No. CT-388 and tirzepatide both target GLP-1 and GIP receptors, but they are different molecules from different companies. Tirzepatide is approved; CT-388 is investigational.
Is CT-388 better than Zepbound?
That is not known. CT-388 has strong Phase 2 topline results, but Zepbound has completed Phase 3 trials and has FDA approval. A direct head-to-head trial would be needed for a fair superiority claim.
Is CT-388 available to buy?
No. CT-388 is not approved and is not commercially available. Products sold online as CT-388 should be considered unverified and unsafe.
Why does CT-388’s weight-loss number look higher?
CT-388’s 22.5% figure is placebo-adjusted and comes from a Phase 2 topline report at 48 weeks. Tirzepatide’s commonly cited 20.9% figure is mean weight loss from baseline in a Phase 3 trial at 72 weeks. Those are not identical comparisons.
Does CT-388 have fewer side effects than tirzepatide?
There is not enough evidence to say that. CT-388’s early tolerability data are encouraging, but tirzepatide has a much larger safety dataset and an approved label.
Could CT-388 replace tirzepatide?
It is too early to know. CT-388 could become a competitor if Phase 3 results are strong and regulators approve it, but replacement claims are premature.
Medical Disclaimer
This article is for educational purposes only and does not provide medical advice, diagnosis, or treatment. Tirzepatide is a prescription medication that should only be used under the care of a licensed clinician.

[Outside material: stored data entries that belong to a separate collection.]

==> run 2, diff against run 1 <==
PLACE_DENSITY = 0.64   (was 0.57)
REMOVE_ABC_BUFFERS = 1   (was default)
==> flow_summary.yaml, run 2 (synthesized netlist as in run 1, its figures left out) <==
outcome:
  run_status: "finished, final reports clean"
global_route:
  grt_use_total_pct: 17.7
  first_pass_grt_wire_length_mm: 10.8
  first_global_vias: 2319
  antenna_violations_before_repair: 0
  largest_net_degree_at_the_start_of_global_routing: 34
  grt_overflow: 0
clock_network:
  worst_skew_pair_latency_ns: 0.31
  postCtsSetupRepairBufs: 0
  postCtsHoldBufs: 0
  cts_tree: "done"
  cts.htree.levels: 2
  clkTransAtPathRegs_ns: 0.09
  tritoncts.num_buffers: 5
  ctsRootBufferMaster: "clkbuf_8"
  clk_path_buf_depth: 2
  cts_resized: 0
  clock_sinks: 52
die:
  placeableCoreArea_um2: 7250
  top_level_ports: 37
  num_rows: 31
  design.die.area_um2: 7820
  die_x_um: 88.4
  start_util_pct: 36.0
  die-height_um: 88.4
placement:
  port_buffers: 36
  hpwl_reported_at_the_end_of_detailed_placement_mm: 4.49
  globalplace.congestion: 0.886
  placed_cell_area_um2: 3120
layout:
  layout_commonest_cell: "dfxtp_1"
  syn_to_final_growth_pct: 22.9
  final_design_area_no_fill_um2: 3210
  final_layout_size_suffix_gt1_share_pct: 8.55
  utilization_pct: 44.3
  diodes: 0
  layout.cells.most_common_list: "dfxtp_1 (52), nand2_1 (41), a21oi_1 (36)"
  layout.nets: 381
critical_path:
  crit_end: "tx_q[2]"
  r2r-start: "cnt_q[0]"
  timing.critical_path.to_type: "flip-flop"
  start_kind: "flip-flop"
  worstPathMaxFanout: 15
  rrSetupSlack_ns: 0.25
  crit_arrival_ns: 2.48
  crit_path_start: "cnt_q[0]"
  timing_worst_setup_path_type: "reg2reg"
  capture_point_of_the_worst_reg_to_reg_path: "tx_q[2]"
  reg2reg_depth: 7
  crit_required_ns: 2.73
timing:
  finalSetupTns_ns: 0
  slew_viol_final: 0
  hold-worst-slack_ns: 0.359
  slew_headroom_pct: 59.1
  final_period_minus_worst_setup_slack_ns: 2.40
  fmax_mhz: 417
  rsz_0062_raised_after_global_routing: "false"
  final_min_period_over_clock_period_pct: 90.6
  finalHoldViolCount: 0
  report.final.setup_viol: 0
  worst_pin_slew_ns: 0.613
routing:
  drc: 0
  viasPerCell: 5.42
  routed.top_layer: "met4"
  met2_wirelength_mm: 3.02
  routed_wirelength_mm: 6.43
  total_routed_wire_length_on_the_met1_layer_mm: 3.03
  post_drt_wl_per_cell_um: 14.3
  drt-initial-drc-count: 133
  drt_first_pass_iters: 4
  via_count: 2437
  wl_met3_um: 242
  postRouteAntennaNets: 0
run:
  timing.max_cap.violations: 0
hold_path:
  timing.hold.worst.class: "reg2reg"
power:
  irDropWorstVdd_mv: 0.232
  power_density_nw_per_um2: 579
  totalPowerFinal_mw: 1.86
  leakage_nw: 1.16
--- src/rtl/uart_pkg.sv ---
// Shared constants and state encodings for the UART receiver and its echo transmitter.
package uart_pkg;

    localparam int   UART_CLKS_PER_BIT = 20;
    localparam int   DATA_BITS         = 8;
    localparam int   FRAME_BITS        = 11;
    localparam logic IDLE_LEVEL        = 1'b1;

    typedef enum logic [2:0] {
        RX_IDLE,
        RX_START,
        RX_DATA,
        RX_PARITY,
        RX_STOP
    } rx_state_e;

    typedef enum logic {
        TX_IDLE,
        TX_SHIFT
    } tx_state_e;

endpackage
===== config.mk =====
export PLATFORM = sky130hd
export DESIGN_NAME = dac_serial_rx
export DESIGN_NICKNAME = d
export VERILOG_FILES = /design/src/rtl/dac_serial_rx.sv
export SDC_FILE = /design/constraint.sdc
export NUM_CORES = 1
export LEC_CHECK = 0
export ABC_AREA = 1
export BUFFER_PORTS_ARGS = -buffer_cell sky130_fd_sc_hd__buf_2
export CAP_MARGIN = 10
export CORE_UTILIZATION = 40
export CTS_BUF_LIST = sky130_fd_sc_hd__clkbuf_8
export DETAILED_ROUTE_END_ITERATION = 8
export GPL_TIMING_DRIVEN = 0
export SLEW_MARGIN = 20
export SYNTH_ARGS = -nofsm -noshare
export SYNTH_HDL_FRONTEND = slang
export SYNTH_SLANG_ARGS = --single-unit

===== constraint.sdc =====
create_clock -name clk_4M -period 1.46 [get_ports clk_4M]
set_input_delay 0.073 -clock clk_4M [delete_from_list [all_inputs] [get_ports clk_4M]]
set_output_delay 0.073 -clock clk_4M [all_outputs]
set_load 0.1 [all_outputs]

CT-388 is an investigational drug candidate and should not be purchased, compounded, prescribed, or used outside a regulated clinical trial unless it receives regulatory approval and is prescribed by a qualified clinician. People considering obesity treatment should speak with a healthcare professional about approved options, contraindications, side effects, glucose monitoring, nutrition, muscle preservation, and long-term weight-management planning.